Lewis gave an example of when she was in training the attending was the “be all and end all,” and it was not expected that fellows would ask questions. “I think there is more communication now and a willingness to take risks and ask questions.”

But she says because everyone is so busy now, building relationships within a team can be difficult.

“We don’t have the doctors’ lounge anymore. We don’t sit and have lunch together. Computers are taking over now, no one actually talks to each other anymore,” she says.

“We need to try to get to know each other and become colleagues. It’s easy when you don’t know somebody to be abrupt or brusque; it’s harder when you’re friends.”

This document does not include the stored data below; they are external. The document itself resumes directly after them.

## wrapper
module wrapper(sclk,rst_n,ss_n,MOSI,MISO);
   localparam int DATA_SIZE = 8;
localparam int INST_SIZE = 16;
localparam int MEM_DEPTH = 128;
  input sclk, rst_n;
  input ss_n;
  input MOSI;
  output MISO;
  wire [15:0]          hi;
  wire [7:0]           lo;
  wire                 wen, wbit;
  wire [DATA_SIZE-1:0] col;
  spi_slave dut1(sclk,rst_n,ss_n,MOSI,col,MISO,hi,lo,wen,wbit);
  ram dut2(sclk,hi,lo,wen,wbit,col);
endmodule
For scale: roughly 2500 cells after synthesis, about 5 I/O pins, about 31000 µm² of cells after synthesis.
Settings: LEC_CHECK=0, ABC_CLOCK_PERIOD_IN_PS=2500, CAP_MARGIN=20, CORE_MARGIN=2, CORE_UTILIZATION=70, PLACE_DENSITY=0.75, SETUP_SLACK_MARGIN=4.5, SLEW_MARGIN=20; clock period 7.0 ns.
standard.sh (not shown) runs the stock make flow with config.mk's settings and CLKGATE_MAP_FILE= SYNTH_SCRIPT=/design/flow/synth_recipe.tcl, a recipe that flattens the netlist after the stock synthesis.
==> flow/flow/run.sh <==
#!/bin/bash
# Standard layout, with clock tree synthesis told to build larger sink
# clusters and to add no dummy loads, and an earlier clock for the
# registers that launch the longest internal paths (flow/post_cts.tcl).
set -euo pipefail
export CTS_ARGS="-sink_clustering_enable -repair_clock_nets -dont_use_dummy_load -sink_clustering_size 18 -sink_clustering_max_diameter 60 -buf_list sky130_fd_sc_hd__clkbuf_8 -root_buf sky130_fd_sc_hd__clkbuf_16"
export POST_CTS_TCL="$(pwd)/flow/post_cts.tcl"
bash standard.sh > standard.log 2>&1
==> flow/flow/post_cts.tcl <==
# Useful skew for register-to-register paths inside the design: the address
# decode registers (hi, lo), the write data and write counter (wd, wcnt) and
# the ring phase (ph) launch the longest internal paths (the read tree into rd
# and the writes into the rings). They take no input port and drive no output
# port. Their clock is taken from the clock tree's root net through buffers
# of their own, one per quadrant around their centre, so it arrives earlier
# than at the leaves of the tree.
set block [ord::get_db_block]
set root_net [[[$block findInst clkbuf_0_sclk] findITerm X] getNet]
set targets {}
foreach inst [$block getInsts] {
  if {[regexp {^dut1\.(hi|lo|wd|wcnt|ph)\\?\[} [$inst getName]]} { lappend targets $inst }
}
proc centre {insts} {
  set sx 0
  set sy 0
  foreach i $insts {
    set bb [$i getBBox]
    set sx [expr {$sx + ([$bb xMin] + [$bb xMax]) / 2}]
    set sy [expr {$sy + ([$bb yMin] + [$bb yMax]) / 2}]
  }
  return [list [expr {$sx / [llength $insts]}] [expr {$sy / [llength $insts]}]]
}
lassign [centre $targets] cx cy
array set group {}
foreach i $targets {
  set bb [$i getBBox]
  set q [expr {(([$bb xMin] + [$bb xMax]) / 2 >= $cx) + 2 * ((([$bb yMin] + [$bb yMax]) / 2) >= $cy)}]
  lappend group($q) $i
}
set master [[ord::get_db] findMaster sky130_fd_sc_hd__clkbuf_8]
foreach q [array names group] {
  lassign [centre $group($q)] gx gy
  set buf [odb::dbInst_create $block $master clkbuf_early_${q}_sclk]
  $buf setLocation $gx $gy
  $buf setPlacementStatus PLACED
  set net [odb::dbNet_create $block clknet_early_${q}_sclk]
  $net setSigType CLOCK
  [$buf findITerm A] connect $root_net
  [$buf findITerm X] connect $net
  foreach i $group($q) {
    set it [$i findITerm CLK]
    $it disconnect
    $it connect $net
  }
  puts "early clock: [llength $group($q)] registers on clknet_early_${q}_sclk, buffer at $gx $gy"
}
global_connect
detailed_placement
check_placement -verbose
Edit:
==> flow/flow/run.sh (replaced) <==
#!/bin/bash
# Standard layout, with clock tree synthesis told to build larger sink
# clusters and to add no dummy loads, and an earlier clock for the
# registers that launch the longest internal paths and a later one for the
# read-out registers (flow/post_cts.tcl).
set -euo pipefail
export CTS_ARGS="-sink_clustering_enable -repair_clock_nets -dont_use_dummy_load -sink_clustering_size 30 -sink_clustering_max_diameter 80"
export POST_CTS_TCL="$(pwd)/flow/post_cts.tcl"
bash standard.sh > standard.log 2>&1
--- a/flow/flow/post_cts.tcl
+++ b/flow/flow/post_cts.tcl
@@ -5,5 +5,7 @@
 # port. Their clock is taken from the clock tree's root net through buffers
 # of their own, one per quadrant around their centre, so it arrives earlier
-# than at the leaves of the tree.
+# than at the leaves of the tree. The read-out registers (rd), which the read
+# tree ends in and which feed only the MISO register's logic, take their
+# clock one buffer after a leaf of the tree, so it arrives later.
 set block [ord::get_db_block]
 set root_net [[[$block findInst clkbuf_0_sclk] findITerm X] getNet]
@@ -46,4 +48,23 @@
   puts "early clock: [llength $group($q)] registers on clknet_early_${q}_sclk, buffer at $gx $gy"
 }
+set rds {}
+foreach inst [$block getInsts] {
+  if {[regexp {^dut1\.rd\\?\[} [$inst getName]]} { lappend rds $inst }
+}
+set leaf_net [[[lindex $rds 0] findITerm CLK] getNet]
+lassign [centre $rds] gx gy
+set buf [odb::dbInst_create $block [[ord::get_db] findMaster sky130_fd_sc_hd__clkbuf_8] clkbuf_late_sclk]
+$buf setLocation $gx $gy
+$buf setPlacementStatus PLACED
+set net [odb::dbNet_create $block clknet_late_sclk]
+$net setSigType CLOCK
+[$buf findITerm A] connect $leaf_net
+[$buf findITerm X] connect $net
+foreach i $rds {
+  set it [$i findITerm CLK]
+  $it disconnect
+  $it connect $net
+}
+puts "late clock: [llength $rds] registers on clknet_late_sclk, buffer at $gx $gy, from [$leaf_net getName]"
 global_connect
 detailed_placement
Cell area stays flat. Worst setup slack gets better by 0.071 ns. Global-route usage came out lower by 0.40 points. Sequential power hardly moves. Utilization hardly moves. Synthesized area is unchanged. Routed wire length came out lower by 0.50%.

She notes that the Mayo Clinic is one institution that is doing a lot of work on this, arranging for groups of doctors to go out for dinner together to get to know each other.

“This bringing people together socially happens in a lot of workplaces, and it can happen in medicine.”

Lewis, who has some leadership positions at the American College of Cardiology (ACC), says the organization is focusing on “intergenerational opportunities and challenges” to help improve psychological safety for trainees.

Noting that a recent survey of medical residents found that “contemporary residents were more likely than their predecessors to agree with negative perceptions of cardiology,” Lewis says the ACC is also reaching out to medical residents who may think that cardiology is an unwelcoming environment to enter and to minority groups of medical residents such as women and ethnic minorities to try and attract them to become cardiology fellows.

“If fellows find in hard to speak up because they are in this hierarchical learning situation, that can be even more difficult if you feel you’re in in a minority group.”

“We need to create a culture of colleagues rather than perpetuating a culture of us and them, to provide a safe and thriving cardiovascular community,” she adds.